**What to work on**
The records below hold a stretch from the line with "For run B, these" through the line with "wire cfg_fire = cfg_valid & cp_rdy;"; return exactly those lines, ends included, and nothing more.

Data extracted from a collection
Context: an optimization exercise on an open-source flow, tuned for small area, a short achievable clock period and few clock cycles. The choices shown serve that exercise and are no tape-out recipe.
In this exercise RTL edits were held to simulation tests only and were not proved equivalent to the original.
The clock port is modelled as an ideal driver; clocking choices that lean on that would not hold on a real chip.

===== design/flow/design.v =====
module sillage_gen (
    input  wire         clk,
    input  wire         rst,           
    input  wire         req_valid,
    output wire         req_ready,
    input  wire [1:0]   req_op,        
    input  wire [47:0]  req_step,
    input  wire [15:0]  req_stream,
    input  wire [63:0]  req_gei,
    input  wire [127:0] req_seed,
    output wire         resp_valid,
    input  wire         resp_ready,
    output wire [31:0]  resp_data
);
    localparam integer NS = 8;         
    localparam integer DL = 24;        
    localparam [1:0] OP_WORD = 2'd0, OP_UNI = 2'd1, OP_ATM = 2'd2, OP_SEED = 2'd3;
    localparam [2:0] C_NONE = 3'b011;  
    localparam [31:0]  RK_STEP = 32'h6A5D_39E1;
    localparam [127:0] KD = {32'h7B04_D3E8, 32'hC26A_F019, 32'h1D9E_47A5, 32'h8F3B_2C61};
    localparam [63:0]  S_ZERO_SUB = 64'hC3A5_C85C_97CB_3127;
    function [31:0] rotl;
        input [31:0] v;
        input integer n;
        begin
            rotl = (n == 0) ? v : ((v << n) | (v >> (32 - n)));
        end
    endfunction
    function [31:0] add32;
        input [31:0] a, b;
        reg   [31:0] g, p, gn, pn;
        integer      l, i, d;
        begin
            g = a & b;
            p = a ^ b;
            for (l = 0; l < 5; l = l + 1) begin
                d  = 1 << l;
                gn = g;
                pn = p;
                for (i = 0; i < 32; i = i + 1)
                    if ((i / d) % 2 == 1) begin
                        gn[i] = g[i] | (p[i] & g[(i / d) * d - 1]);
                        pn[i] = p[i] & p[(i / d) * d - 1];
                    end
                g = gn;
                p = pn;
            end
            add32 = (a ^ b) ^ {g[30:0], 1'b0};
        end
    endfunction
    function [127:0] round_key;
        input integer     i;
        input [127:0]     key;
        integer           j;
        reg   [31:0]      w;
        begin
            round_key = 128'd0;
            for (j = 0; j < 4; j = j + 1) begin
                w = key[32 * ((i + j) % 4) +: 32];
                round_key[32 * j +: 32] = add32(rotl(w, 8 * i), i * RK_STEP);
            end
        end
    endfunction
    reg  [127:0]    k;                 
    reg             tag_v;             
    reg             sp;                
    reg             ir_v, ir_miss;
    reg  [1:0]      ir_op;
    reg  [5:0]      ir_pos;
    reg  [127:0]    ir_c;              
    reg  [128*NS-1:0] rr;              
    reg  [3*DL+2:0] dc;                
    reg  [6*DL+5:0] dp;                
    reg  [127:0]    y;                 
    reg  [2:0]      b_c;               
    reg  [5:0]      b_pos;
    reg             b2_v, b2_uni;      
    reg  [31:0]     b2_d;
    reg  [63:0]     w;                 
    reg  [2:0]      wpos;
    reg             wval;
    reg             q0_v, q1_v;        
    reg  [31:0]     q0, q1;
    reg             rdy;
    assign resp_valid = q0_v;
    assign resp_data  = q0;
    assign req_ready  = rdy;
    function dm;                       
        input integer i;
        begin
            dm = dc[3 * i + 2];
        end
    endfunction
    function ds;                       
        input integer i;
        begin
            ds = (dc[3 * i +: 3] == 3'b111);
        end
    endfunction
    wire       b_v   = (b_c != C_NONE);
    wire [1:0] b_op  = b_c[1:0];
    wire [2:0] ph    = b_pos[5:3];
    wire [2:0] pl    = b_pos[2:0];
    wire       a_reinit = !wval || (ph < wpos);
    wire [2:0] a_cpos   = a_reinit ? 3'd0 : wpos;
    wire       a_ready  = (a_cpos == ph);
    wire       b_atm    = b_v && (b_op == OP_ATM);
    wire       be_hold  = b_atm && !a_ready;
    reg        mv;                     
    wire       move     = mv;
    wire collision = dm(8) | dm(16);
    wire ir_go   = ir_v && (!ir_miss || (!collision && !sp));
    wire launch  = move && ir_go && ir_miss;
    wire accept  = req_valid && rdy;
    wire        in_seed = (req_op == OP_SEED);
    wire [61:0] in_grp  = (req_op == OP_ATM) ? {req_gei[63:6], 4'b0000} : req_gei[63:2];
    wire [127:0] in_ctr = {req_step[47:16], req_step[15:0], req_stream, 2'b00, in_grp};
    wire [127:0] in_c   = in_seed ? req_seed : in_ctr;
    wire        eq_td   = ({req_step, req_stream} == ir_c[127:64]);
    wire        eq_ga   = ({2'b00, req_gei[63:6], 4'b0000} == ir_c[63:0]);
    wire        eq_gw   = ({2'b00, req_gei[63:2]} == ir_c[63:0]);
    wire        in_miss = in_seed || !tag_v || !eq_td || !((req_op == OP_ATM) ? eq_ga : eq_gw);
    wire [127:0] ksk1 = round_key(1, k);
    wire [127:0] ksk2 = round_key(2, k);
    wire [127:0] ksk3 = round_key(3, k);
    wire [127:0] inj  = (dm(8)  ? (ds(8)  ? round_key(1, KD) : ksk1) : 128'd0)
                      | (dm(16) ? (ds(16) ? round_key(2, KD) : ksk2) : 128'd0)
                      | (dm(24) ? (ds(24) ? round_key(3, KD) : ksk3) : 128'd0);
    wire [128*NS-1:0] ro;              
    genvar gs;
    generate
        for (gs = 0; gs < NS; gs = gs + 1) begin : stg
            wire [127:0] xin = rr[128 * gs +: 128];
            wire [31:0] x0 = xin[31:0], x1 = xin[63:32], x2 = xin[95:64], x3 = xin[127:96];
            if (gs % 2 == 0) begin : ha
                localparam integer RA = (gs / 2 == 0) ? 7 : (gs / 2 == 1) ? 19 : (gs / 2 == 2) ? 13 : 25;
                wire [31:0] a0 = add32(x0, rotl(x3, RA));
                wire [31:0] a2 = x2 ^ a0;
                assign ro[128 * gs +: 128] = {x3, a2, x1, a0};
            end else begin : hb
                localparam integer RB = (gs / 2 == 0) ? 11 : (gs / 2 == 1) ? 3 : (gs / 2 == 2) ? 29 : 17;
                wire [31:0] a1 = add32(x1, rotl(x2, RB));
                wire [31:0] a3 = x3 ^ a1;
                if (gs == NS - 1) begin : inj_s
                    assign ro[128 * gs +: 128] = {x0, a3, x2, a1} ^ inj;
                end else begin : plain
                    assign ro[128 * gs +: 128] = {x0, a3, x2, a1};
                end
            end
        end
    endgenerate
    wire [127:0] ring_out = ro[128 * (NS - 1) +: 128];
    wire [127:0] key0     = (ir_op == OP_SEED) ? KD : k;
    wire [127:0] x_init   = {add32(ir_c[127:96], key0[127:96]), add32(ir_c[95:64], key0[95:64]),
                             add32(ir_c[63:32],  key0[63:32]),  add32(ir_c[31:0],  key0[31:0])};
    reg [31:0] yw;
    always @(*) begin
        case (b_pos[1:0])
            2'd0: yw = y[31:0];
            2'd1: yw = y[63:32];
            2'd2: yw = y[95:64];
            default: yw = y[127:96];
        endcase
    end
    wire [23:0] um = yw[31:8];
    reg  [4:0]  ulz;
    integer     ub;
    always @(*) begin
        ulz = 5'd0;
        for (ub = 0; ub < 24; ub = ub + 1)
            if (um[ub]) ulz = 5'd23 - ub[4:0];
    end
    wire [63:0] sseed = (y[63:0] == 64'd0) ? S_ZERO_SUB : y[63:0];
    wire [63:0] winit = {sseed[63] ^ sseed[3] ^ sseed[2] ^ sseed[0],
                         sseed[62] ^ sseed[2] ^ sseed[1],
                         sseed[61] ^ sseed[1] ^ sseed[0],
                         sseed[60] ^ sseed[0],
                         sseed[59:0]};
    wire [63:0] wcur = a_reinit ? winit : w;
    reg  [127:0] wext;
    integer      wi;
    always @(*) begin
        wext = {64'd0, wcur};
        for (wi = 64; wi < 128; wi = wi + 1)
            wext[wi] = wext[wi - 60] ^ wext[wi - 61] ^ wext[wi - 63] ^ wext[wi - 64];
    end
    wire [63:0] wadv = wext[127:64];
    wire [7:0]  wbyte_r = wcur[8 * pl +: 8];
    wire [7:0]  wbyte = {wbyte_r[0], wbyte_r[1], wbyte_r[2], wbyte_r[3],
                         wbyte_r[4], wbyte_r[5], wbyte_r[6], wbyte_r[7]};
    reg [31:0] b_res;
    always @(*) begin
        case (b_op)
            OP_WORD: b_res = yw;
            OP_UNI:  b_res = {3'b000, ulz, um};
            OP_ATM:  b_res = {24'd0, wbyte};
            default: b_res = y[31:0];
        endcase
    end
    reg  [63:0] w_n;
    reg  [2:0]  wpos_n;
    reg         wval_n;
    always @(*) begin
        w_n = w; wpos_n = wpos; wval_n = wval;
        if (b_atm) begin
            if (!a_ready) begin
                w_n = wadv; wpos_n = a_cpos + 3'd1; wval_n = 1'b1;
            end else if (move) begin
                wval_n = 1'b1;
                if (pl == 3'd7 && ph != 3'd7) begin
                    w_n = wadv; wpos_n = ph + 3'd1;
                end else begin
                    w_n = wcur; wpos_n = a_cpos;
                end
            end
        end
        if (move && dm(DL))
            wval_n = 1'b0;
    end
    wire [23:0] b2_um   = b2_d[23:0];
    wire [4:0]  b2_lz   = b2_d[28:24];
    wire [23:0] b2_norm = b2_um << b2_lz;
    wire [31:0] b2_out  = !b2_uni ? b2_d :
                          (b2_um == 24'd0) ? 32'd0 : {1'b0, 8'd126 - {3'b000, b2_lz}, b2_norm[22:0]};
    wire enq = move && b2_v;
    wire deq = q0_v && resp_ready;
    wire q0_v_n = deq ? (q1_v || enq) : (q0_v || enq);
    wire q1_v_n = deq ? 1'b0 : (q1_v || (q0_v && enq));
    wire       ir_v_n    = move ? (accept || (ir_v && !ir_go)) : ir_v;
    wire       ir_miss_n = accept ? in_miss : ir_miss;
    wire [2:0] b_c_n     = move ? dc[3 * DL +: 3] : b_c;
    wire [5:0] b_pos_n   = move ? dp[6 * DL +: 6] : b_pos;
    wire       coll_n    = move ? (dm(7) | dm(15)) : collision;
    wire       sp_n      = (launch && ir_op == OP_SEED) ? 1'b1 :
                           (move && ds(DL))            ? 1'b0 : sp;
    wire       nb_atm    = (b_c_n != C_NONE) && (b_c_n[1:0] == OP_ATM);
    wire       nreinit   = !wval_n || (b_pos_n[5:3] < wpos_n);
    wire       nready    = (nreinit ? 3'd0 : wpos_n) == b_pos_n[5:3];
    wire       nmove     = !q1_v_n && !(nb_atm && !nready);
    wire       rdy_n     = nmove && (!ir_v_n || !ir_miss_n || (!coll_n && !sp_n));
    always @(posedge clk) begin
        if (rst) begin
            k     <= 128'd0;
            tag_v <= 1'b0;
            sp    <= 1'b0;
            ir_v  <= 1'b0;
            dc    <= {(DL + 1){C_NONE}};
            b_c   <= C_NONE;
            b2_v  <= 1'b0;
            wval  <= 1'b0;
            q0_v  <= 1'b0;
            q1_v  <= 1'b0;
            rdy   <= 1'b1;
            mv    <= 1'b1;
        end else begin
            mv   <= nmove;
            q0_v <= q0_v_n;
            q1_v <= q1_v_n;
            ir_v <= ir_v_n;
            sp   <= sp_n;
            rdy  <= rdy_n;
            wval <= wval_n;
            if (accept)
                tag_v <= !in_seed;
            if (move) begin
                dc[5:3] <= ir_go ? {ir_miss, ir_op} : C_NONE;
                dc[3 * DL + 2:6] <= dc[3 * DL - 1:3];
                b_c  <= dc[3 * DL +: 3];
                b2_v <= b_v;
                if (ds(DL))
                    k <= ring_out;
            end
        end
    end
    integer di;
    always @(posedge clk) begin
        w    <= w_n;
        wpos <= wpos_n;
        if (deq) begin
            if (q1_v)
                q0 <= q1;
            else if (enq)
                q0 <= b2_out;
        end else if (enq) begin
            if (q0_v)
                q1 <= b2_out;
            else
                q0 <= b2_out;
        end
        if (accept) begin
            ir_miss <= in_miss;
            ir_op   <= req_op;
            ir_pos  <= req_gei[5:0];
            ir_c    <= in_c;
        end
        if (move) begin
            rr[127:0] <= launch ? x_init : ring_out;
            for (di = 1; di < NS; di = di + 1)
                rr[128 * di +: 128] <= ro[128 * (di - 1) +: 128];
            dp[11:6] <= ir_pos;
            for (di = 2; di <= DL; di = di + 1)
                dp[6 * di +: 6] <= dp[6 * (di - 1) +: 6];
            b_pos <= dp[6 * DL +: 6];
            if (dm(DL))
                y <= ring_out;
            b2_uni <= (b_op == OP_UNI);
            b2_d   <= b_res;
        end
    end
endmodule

...

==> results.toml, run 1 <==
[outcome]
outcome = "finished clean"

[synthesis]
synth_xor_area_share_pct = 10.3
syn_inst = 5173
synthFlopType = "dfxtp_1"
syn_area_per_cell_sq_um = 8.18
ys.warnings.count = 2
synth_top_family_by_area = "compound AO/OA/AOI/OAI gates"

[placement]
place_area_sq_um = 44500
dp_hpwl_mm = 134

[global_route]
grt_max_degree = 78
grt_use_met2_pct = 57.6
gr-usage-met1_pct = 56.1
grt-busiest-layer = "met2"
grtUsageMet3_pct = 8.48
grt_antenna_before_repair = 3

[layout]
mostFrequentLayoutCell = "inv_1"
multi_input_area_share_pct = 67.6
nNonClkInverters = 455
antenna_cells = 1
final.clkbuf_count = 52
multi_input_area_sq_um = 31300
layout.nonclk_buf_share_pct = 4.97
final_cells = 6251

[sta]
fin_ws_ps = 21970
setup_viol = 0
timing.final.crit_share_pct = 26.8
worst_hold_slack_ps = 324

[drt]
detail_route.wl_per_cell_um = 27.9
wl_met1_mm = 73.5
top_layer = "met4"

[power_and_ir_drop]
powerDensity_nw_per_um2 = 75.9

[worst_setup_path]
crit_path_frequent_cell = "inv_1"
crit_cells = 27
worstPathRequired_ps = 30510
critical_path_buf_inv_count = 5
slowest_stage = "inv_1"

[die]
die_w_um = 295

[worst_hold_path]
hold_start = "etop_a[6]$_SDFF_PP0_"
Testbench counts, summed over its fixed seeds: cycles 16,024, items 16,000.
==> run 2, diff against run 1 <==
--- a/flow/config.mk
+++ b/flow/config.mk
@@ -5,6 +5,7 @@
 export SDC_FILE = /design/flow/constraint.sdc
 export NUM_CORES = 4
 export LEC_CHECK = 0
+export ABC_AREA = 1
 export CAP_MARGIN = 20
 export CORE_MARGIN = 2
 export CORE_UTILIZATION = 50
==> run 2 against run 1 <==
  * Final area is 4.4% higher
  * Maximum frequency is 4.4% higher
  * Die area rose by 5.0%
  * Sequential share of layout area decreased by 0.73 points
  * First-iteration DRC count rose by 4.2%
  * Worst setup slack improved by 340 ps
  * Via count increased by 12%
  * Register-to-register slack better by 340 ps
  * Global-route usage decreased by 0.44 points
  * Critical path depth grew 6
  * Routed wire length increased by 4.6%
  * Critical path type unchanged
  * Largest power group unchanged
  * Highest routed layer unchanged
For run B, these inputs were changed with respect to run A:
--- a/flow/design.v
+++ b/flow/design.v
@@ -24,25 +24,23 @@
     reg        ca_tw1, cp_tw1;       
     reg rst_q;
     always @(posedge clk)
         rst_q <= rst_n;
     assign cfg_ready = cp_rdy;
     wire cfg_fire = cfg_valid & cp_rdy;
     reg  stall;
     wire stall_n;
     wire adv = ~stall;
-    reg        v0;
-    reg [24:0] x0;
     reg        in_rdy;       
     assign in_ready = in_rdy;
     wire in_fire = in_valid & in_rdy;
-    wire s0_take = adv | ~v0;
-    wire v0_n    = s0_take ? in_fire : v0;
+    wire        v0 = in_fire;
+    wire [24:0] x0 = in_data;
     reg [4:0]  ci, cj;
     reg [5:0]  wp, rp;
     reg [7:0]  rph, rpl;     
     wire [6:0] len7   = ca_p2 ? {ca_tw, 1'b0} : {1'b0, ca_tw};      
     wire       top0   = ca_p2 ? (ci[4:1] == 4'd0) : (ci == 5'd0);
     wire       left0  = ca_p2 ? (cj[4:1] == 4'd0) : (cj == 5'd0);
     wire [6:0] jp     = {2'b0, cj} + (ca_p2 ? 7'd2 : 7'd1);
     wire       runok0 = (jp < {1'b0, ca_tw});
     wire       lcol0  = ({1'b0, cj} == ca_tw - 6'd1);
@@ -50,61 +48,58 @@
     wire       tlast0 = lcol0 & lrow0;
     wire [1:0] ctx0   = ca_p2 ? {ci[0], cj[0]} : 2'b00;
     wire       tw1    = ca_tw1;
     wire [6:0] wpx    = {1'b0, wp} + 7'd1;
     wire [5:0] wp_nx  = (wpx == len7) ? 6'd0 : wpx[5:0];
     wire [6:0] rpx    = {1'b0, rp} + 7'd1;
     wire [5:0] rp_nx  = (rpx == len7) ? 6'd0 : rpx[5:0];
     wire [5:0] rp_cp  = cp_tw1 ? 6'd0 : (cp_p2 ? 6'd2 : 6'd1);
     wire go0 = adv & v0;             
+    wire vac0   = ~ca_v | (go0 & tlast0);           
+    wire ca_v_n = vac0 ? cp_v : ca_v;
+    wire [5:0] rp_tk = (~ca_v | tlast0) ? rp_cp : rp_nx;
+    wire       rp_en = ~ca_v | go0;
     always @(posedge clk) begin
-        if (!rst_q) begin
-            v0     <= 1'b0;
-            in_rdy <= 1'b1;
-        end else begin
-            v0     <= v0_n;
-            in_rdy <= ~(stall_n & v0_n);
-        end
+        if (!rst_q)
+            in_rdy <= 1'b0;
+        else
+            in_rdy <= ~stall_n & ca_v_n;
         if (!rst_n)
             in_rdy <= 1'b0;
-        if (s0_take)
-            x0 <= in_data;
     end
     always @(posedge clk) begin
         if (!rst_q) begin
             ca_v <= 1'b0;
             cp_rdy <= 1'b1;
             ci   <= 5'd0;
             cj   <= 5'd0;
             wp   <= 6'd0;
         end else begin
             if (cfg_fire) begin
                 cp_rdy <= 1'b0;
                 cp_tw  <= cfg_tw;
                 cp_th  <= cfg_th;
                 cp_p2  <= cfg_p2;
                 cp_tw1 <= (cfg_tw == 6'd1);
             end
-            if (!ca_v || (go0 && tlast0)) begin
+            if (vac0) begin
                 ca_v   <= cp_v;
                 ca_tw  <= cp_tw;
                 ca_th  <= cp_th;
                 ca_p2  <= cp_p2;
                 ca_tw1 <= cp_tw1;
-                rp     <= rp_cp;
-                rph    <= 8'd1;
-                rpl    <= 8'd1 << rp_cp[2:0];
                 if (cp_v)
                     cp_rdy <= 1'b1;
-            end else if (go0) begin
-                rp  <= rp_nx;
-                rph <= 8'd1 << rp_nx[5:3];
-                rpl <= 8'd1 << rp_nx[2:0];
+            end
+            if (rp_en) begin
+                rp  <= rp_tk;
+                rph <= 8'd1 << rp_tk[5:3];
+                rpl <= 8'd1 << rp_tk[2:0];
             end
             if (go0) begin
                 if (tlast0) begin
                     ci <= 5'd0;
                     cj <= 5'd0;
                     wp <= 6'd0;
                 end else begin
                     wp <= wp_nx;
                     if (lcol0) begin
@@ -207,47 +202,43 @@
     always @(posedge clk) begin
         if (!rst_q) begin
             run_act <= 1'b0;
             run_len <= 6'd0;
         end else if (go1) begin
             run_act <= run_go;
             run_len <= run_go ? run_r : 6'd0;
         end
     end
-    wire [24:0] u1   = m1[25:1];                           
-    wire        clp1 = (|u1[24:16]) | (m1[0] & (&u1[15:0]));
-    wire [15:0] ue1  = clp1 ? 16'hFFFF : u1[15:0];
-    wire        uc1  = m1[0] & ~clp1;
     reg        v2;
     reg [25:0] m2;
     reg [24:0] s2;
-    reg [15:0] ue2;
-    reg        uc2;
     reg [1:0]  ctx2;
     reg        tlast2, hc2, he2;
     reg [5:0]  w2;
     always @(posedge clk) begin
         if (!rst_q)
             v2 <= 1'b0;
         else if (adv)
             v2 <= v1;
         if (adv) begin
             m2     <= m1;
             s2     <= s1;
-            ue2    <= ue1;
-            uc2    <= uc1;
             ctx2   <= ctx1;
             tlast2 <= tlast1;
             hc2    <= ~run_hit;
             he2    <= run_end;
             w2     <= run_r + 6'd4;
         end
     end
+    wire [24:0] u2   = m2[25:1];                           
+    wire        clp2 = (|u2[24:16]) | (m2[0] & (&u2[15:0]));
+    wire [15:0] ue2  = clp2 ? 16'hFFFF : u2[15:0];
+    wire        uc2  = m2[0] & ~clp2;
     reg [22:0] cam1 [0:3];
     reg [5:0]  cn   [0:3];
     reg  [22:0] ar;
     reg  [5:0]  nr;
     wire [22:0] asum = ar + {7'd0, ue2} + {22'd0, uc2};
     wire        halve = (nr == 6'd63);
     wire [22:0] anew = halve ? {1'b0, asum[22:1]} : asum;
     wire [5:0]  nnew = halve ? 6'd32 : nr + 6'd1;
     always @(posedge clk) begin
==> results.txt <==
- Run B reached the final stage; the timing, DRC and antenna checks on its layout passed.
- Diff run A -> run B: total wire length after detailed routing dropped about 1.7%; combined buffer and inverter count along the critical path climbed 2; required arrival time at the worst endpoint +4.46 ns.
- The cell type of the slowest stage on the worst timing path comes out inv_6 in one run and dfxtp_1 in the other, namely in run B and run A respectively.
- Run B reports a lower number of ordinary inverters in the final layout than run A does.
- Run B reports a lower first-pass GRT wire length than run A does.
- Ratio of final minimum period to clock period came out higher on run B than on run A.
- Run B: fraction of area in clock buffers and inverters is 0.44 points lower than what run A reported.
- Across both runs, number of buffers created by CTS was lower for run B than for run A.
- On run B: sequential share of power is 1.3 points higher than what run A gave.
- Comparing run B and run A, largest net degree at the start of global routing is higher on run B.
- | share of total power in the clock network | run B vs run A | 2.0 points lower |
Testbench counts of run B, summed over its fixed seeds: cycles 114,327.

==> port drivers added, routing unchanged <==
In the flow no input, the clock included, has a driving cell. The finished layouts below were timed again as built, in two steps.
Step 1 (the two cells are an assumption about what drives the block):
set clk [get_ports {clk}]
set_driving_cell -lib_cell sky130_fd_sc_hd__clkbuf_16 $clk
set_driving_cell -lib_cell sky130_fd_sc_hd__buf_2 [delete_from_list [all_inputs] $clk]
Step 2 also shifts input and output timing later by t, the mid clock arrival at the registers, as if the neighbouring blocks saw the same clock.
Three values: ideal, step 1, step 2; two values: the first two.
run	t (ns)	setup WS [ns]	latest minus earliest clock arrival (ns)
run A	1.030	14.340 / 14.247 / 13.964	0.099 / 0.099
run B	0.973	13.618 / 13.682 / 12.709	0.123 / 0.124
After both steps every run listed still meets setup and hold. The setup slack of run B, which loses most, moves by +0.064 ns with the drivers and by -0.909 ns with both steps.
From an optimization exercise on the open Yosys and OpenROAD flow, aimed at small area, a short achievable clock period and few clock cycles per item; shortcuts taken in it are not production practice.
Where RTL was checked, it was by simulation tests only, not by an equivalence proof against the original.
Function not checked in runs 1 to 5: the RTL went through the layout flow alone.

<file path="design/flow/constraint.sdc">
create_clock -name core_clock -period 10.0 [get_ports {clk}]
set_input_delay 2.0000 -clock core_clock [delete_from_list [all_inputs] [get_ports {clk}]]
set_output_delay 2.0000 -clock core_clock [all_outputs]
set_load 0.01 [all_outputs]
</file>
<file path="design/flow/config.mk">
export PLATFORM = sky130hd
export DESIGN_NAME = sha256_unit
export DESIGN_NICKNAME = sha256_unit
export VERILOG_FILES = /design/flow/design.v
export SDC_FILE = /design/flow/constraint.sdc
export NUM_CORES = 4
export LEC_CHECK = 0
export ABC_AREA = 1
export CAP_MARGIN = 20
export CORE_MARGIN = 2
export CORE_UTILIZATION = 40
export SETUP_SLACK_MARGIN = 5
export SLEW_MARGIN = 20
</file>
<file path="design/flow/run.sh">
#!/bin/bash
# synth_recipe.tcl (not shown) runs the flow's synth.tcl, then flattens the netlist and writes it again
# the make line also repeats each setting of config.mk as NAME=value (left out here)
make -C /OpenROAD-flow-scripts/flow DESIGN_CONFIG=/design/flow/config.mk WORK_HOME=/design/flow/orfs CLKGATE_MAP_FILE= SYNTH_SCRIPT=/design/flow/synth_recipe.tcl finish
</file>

**Response to this task**
For run B, these inputs were changed with respect to run A:
--- a/flow/design.v
+++ b/flow/design.v
@@ -24,25 +24,23 @@
     reg        ca_tw1, cp_tw1;       
     reg rst_q;
     always @(posedge clk)
         rst_q <= rst_n;
     assign cfg_ready = cp_rdy;
     wire cfg_fire = cfg_valid & cp_rdy;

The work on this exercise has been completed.